(Data to process Opens)

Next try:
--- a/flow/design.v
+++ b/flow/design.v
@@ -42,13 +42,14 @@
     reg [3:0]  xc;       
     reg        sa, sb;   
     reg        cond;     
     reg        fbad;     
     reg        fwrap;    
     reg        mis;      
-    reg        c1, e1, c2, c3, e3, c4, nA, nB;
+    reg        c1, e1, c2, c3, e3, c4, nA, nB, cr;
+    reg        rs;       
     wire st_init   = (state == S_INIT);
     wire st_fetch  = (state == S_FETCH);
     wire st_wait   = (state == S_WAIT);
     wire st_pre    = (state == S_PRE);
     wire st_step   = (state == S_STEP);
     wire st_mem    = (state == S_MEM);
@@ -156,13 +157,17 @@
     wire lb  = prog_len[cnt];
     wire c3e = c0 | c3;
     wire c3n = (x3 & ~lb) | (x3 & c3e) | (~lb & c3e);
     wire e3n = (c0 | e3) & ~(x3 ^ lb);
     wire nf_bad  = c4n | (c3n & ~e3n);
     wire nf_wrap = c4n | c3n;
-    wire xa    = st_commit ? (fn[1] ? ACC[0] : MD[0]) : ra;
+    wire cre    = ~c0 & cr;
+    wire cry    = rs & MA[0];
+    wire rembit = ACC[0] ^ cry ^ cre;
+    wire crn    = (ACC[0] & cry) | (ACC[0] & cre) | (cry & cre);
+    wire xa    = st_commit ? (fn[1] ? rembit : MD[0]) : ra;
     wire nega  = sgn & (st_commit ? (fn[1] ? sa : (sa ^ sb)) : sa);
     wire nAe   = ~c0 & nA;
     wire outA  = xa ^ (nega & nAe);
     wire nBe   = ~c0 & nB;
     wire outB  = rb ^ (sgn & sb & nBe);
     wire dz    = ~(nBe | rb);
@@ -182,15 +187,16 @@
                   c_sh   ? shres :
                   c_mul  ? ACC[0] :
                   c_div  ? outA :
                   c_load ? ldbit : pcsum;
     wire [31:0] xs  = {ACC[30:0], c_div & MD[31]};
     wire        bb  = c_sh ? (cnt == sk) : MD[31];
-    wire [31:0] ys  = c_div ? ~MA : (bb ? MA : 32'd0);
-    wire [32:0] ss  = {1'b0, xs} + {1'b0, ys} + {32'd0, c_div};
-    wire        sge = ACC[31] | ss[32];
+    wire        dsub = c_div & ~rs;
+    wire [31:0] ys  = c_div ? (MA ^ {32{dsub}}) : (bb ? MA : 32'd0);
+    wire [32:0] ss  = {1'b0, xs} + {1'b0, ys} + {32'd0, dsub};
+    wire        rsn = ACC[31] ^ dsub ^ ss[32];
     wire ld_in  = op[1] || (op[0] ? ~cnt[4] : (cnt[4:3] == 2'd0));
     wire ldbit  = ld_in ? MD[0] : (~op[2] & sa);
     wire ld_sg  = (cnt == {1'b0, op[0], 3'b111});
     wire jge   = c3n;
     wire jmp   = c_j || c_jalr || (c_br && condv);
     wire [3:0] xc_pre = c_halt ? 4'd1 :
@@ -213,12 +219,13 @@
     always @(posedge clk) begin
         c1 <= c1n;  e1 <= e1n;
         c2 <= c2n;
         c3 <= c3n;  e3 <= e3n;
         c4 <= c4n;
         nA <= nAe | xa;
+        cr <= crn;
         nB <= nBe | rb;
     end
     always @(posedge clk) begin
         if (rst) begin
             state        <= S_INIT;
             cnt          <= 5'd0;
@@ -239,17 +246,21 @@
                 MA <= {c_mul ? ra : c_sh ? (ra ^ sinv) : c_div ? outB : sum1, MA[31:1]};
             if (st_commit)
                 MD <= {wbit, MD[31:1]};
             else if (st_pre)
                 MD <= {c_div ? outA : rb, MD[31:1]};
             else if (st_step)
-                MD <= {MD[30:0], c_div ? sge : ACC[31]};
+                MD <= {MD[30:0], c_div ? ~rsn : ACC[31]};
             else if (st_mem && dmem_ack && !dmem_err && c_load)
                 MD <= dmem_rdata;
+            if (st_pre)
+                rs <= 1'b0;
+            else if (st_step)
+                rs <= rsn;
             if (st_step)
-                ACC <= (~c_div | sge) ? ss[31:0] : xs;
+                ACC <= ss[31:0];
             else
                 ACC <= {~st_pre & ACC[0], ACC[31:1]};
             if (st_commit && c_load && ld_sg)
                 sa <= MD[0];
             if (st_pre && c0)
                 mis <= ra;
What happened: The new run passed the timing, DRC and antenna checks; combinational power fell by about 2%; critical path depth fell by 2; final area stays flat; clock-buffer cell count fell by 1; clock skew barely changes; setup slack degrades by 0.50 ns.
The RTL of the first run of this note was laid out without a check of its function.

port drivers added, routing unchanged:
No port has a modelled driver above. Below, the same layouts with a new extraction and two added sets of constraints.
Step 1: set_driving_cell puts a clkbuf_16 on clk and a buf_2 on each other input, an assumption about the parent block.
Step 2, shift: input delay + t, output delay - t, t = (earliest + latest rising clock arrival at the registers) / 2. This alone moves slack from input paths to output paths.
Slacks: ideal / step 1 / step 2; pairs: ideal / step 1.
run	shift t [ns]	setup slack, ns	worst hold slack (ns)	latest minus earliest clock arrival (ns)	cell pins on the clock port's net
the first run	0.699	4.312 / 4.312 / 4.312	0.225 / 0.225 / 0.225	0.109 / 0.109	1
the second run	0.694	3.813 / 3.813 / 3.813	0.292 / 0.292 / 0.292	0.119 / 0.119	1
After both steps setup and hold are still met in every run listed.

(Data to process Closes)
(Data to process Opens)

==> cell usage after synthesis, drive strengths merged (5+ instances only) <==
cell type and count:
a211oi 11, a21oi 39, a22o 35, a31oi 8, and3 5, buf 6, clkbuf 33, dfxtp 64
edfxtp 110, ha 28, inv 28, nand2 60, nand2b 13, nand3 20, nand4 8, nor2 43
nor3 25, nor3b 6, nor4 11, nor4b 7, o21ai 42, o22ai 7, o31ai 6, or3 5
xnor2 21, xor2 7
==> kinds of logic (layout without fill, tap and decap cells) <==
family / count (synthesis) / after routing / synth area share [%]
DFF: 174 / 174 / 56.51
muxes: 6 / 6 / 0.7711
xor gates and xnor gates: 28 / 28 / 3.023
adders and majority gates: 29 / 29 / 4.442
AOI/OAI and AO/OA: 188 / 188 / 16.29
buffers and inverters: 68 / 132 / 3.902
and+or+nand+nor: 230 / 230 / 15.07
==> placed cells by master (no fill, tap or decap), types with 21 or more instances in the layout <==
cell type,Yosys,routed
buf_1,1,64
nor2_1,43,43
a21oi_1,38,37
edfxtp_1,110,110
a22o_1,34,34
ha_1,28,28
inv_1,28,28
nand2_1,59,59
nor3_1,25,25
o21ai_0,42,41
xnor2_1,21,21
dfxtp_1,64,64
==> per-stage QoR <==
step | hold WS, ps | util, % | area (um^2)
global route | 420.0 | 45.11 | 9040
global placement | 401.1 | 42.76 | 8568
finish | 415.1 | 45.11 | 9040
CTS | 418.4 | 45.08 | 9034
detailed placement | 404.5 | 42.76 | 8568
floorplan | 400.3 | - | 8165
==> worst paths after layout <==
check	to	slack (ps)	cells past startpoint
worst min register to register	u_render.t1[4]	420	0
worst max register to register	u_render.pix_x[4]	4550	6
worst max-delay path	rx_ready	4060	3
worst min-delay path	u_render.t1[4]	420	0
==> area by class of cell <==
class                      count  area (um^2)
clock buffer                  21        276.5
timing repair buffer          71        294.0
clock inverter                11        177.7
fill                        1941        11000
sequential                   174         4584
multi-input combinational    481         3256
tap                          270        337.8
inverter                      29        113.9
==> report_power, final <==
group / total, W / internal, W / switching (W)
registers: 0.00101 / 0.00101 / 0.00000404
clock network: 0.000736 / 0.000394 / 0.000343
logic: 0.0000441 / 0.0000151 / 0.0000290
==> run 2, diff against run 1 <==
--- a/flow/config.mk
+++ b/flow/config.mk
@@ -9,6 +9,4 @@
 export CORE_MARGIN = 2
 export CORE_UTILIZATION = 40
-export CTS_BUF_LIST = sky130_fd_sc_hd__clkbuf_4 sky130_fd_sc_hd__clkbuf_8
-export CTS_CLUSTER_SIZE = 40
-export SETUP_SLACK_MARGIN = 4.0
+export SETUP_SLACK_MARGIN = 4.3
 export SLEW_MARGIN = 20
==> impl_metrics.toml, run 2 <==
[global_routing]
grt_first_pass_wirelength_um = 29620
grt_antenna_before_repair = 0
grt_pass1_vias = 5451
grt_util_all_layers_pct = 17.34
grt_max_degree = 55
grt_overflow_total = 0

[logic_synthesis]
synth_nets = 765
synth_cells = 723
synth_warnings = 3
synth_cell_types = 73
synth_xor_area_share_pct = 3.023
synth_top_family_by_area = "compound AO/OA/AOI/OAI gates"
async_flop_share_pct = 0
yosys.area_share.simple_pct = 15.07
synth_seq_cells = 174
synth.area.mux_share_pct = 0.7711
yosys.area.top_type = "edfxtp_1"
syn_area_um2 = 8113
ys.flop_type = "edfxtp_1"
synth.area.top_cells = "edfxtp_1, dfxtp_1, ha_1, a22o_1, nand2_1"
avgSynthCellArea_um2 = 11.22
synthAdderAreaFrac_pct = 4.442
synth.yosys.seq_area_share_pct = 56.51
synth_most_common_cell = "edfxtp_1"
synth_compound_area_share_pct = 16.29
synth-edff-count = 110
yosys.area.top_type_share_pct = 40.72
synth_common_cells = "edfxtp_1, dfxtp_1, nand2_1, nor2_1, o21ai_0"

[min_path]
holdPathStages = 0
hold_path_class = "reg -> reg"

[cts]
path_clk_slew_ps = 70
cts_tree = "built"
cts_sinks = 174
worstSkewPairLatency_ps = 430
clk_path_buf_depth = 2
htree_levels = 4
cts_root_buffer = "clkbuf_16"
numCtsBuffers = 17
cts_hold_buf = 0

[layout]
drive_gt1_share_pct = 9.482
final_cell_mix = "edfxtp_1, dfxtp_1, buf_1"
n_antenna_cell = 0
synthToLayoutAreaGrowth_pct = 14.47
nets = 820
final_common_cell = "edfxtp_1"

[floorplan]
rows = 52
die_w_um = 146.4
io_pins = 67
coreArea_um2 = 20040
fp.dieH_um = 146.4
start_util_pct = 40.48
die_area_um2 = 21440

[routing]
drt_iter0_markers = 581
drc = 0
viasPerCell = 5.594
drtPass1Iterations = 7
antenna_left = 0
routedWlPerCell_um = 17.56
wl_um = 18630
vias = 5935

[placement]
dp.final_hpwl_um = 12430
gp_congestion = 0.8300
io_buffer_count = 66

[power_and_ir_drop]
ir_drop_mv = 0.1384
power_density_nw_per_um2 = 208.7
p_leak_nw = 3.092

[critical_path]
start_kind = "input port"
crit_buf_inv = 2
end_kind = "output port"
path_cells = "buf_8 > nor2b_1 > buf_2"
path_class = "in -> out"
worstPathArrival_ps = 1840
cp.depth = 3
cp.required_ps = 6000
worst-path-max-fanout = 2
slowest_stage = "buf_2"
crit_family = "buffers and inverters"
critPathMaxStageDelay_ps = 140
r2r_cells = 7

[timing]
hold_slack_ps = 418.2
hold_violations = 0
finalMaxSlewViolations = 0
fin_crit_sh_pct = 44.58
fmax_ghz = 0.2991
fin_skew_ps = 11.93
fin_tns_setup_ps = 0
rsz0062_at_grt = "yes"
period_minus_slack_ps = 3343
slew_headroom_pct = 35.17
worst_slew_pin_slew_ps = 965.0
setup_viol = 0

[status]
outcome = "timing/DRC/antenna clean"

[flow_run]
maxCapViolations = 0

(Data to process Closes)

■ **Assignment**
Could you retype exactly the lines above, starting at the line that contains "die_area_um2 = 21440" and ending at the line that contains "maxCapViolations = 0", and nothing more?

■ **Reply to the exercise**
die_area_um2 = 21440

[routing]
drt_iter0_markers = 581
drc = 0
viasPerCell = 5.594
drtPass1Iterations = 7
antenna_left = 0
routedWlPerCell_um = 17.56
wl_um = 18630
vias = 5935

[placement]
dp.final_hpwl_um = 12430
gp_congestion = 0.8300
io_buffer_count = 66

[power_and_ir_drop]
ir_drop_mv = 0.1384
power_density_nw_per_um2 = 208.7
p_leak_nw = 3.092

[critical_path]
start_kind = "input port"
crit_buf_inv = 2
end_kind = "output port"
path_cells = "buf_8 > nor2b_1 > buf_2"
path_class = "in -> out"
worstPathArrival_ps = 1840
cp.depth = 3
cp.required_ps = 6000
worst-path-max-fanout = 2
slowest_stage = "buf_2"
crit_family = "buffers and inverters"
critPathMaxStageDelay_ps = 140
r2r_cells = 7

[timing]
hold_slack_ps = 418.2
hold_violations = 0
finalMaxSlewViolations = 0
fin_crit_sh_pct = 44.58
fmax_ghz = 0.2991
fin_skew_ps = 11.93
fin_tns_setup_ps = 0
rsz0062_at_grt = "yes"
period_minus_slack_ps = 3343
slew_headroom_pct = 35.17
worst_slew_pin_slew_ps = 965.0
setup_viol = 0

[status]
outcome = "timing/DRC/antenna clean"

[flow_run]
maxCapViolations = 0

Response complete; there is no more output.